Gazelle in the Shadows – Michelle Peach

I was sent a free copy of this book by the publishers in return for an unbiased review

‘With my legs bunched up near my chin, I buried my face into my knees and rocked. I smelled the rusty iron scent of blood on my jeans’

gazelle in the shadowsIn the mid 90s, Elizabeth Booth is a young British college student studying Arabic at Durham University. With some travel and work already under her belt, she excels at her studies and is sent to Damascus to immerse herself in the language. Taken aback by the generosity and kindness of the people there, she easy slips into a life in the ancient city. She has friends, her studies, and even a handsome boyfriend. But things aren’t always what they seem. Soon, in a world where mistrust and disloyalty are commonplace, Elizabeth finds herself navigating a web of lies, betrayals, and even murder involving MI6, deadly terrorist factions, and the shadowy Syrian secret police.



What I thought

I didn’t really know what to except going into this book apart from the setting and that it is one i would have definitely not picked for myself normally. I’m not sure how much I like the main character, Elizabeth. She felt very naive about where she was going and what she was doing. I’m not sure how much of that is just because of the time she was living in and how much of it is because you can’t necessarily see these things when you’re in the middle of them. but I do feel as someone who used to work in the British Embassy she would have a bit of a better idea of the world.
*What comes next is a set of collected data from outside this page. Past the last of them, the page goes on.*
==> config.mk <==
export PLATFORM = sky130hd
export DESIGN_NAME = priority_task_scheduler_core
export DESIGN_NICKNAME = d
export VERILOG_FILES = /design/src/rtl/pts_pkg.sv /design/src/rtl/priority_task_scheduler_core.sv /design/src/rtl/pts_ram.sv /design/src/rtl/pts_eval.sv
export SDC_FILE = /design/constraint.sdc
export NUM_CORES = 2
export LEC_CHECK = 0
export CORE_ASPECT_RATIO = 0.9
export CORE_MARGIN = 2
export CORE_UTILIZATION = 50
export CTS_CLUSTER_DIAMETER = 120
export DETAILED_ROUTE_END_ITERATION = 10
export DONT_BUFFER_PORTS = 1
export PLACE_DENSITY = 0.72
export SYNTH_ARGS = -nofsm -noshare
export SYNTH_HDL_FRONTEND = slang
export SYNTH_HIERARCHICAL = 1
export SYNTH_SLANG_ARGS = --single-unit
==> constraint.sdc <==
create_clock -name clk -period 12.9 [get_ports clk]
set_input_delay 2.58 -clock clk [delete_from_list [all_inputs] [get_ports clk]]
set_output_delay 2.58 -clock clk [all_outputs]
set_load 0.02 [all_outputs]
==> src/rtl/pts_pkg.sv <==
// Package for the priority task scheduler: word types, operation, status and
// task state codes, and the record held per task slot.
// No dependencies.
package pts_pkg;

	localparam logic [2:0] OP_TICK    = 3'd0;
	localparam logic [2:0] OP_START   = 3'd1;
	localparam logic [2:0] OP_END     = 3'd2;
	localparam logic [2:0] OP_SLEEP   = 3'd3;
	localparam logic [2:0] OP_SUSPEND = 3'd4;
	localparam logic [2:0] OP_RESUME  = 3'd5;
	localparam logic [2:0] OP_YIELD   = 3'd6;

	localparam logic [1:0] STAT_OK       = 2'd0;
	localparam logic [1:0] STAT_REJECT   = 2'd1;
	localparam logic [1:0] STAT_UNLINKED = 2'd2;

	localparam logic [1:0] TS_READY     = 2'd0;
	localparam logic [1:0] TS_SLEEPING  = 2'd1;
	localparam logic [1:0] TS_SUSPENDED = 2'd2;

	typedef struct packed {
		logic [2:0]  operation;
		logic [3:0]  slot;
		logic [15:0] priority_req;
		logic [31:0] sleep_ticks;
	} pts_in_t;

	typedef struct packed {
		logic [3:0] running_slot;
		logic       switch_request;
		logic       none_ready;
		logic [1:0] status;
	} pts_out_t;

	// Per-slot record kept in the slot memory.
	typedef struct packed {
		logic [1:0]  tstate;
		logic [15:0] prio;
		logic [63:0] wake_time;
	} pts_entry_t;

	localparam pts_entry_t ENTRY_RESET = '{tstate: TS_SUSPENDED, prio: 16'd0, wake_time: 64'd0};

	// Verdict of the slot evaluation unit for one visited slot.
	typedef struct packed {
		logic wake;
		logic pick;
	} pts_eval_t;

endpackage
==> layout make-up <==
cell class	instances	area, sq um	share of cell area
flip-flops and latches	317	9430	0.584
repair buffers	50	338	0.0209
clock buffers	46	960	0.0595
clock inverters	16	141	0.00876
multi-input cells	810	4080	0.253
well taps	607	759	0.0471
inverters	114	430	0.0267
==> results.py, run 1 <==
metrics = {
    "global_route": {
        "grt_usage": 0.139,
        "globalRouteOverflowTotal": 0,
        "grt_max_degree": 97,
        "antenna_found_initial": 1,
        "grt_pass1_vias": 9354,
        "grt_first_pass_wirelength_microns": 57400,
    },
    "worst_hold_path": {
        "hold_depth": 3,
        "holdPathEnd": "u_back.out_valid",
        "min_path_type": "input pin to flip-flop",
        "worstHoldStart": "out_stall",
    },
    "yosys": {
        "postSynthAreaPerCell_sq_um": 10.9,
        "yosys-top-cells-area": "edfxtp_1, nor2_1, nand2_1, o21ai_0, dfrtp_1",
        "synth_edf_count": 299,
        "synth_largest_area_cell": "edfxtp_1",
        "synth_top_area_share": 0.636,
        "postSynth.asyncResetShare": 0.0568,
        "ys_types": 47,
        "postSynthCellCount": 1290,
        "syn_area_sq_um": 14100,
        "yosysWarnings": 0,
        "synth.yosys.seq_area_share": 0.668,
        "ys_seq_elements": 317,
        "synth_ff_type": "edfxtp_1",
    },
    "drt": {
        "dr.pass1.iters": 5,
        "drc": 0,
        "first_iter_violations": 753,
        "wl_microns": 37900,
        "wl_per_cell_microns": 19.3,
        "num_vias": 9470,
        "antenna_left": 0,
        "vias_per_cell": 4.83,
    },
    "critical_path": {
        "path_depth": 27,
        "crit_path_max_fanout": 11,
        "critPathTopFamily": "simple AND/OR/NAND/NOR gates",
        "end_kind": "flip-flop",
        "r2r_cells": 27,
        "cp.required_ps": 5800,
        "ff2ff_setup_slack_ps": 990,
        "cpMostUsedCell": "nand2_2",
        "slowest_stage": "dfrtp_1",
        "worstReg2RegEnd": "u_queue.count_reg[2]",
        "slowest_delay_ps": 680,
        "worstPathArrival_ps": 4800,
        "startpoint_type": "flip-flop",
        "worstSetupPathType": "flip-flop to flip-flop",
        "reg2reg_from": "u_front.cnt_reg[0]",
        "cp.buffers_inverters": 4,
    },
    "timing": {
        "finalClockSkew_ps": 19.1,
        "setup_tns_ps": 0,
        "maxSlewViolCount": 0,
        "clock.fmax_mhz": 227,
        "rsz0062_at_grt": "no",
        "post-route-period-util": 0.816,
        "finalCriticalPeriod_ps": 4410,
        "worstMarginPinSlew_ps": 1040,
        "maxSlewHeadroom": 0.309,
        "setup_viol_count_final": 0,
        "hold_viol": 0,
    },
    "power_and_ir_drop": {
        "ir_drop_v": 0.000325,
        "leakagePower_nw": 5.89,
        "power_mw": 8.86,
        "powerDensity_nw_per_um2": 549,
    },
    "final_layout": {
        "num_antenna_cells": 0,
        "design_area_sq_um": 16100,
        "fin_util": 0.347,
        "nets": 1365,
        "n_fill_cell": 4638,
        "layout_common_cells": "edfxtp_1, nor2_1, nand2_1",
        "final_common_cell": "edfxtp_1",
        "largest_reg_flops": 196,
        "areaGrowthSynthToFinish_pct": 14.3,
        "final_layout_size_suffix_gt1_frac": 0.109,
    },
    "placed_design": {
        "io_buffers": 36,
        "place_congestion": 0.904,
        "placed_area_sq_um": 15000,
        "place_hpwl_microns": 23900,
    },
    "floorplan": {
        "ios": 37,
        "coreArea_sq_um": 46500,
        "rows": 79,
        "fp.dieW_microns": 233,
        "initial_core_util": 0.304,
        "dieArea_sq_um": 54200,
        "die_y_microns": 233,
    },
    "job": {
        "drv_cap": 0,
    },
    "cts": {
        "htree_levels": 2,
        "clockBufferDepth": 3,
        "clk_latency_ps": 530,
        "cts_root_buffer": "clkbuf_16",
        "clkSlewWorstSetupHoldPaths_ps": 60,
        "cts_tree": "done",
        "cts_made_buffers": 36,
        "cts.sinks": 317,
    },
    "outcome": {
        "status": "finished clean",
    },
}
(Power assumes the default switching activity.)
What I found really compelling about this book was the way the Elizabeth slid further and further into danger and didn’t notice it. As a reader it was uncomfortable reading as you watch her get groomed, I could feel my hackles rising and yet she didn’t notice anything was wrong. No matter how uncomfortable it was reading it I couldn’t look away, my attention was completely gripped by a part of the world I don’t understand yet with people in it who I understood perfectly. I can understand why Elizabeth wanted to go to Syria by herself, to make her own way in the world and take a less walked path. I can see how she found the world she was in so enticing that she couldn’t see any bad, I can see how she saw exactly what she wanted to see. From the inside it does appear to be a normal relationship and although things are a bit weird that she’s living outside the city with a bunch of other women. She’s simply lucky that she’s found somewhere to live that forces her Arabic to improve and everyone is friendly so why would she be suspicious? From the outside it does start off looking innocent but there are small things that stand out, and those small things continue to build until it is obvious that he’s grooming her. And as much as I do think she’s naive, part of that is due to the time it is set in. The tactics in grooming wasn’t as well known then, and without social media to keep her linked to home and other people Elizabeth is alone. Why wouldn’t she hold onto the people who are kind to her?

It’s only when Elizabeth starts to take notice of the world around her, and one of the girls she is living with admits the scorn they live under at great risk to herself, that she is able to understand at least a bit of what is going on. And it’s when she notices something similar happening to one of her fellow students that she realises just how insidious the relationship was and how much control she didn’t have.

From the beginning you know how this is going to end, not pretty, and yet it still happened in a way that I wasn’t expecting. I could see all the danger signs and yet somehow thought that Elizabeth was going to get out of it, or that she wasn’t stupid enough to do what she was doing…

The description of Syria was beautiful and it really made me wish I could visit their and see the sights for myself. But unfortunately I think it’s going to be many years before it is safe to visit

Why I read it

I was sent a free copy in return for an unbiased review but what made me interested in this book was the setting. I know next to nothing about Syria as a country outside of what I see on the news. I do know that before the war started it was supposed to be beautiful so the setting intrigued me, as well as the timing. In the 90’s things were starting to heat up behind the scenes.
Plus I like reading things that are different, and being offered something that I wouldn’t normally pick up interests me, because it sounds brilliant but isn’t something I would have discovered if I hadn’t decided to start this blog at the beginning of the year on a whim.

Final thought

Although I wouldn’t normally read it and it’s a weird one to say I enjoyed because of the subject matter, I’m really glad that I read it. I found Elizabeth to be naive, even for the time, but I could understand where that naive-ness came from. Syria is shown in a beautiful light and yet you could see all the tension that was bubbling beneath the surface and that would soon become a full out war. This is a book of contradictions and delight.
Personally I would have been more interested if it had become a bit more of a thriller and looked a bit more at the secret service but I didn’t feel like it was missing anything.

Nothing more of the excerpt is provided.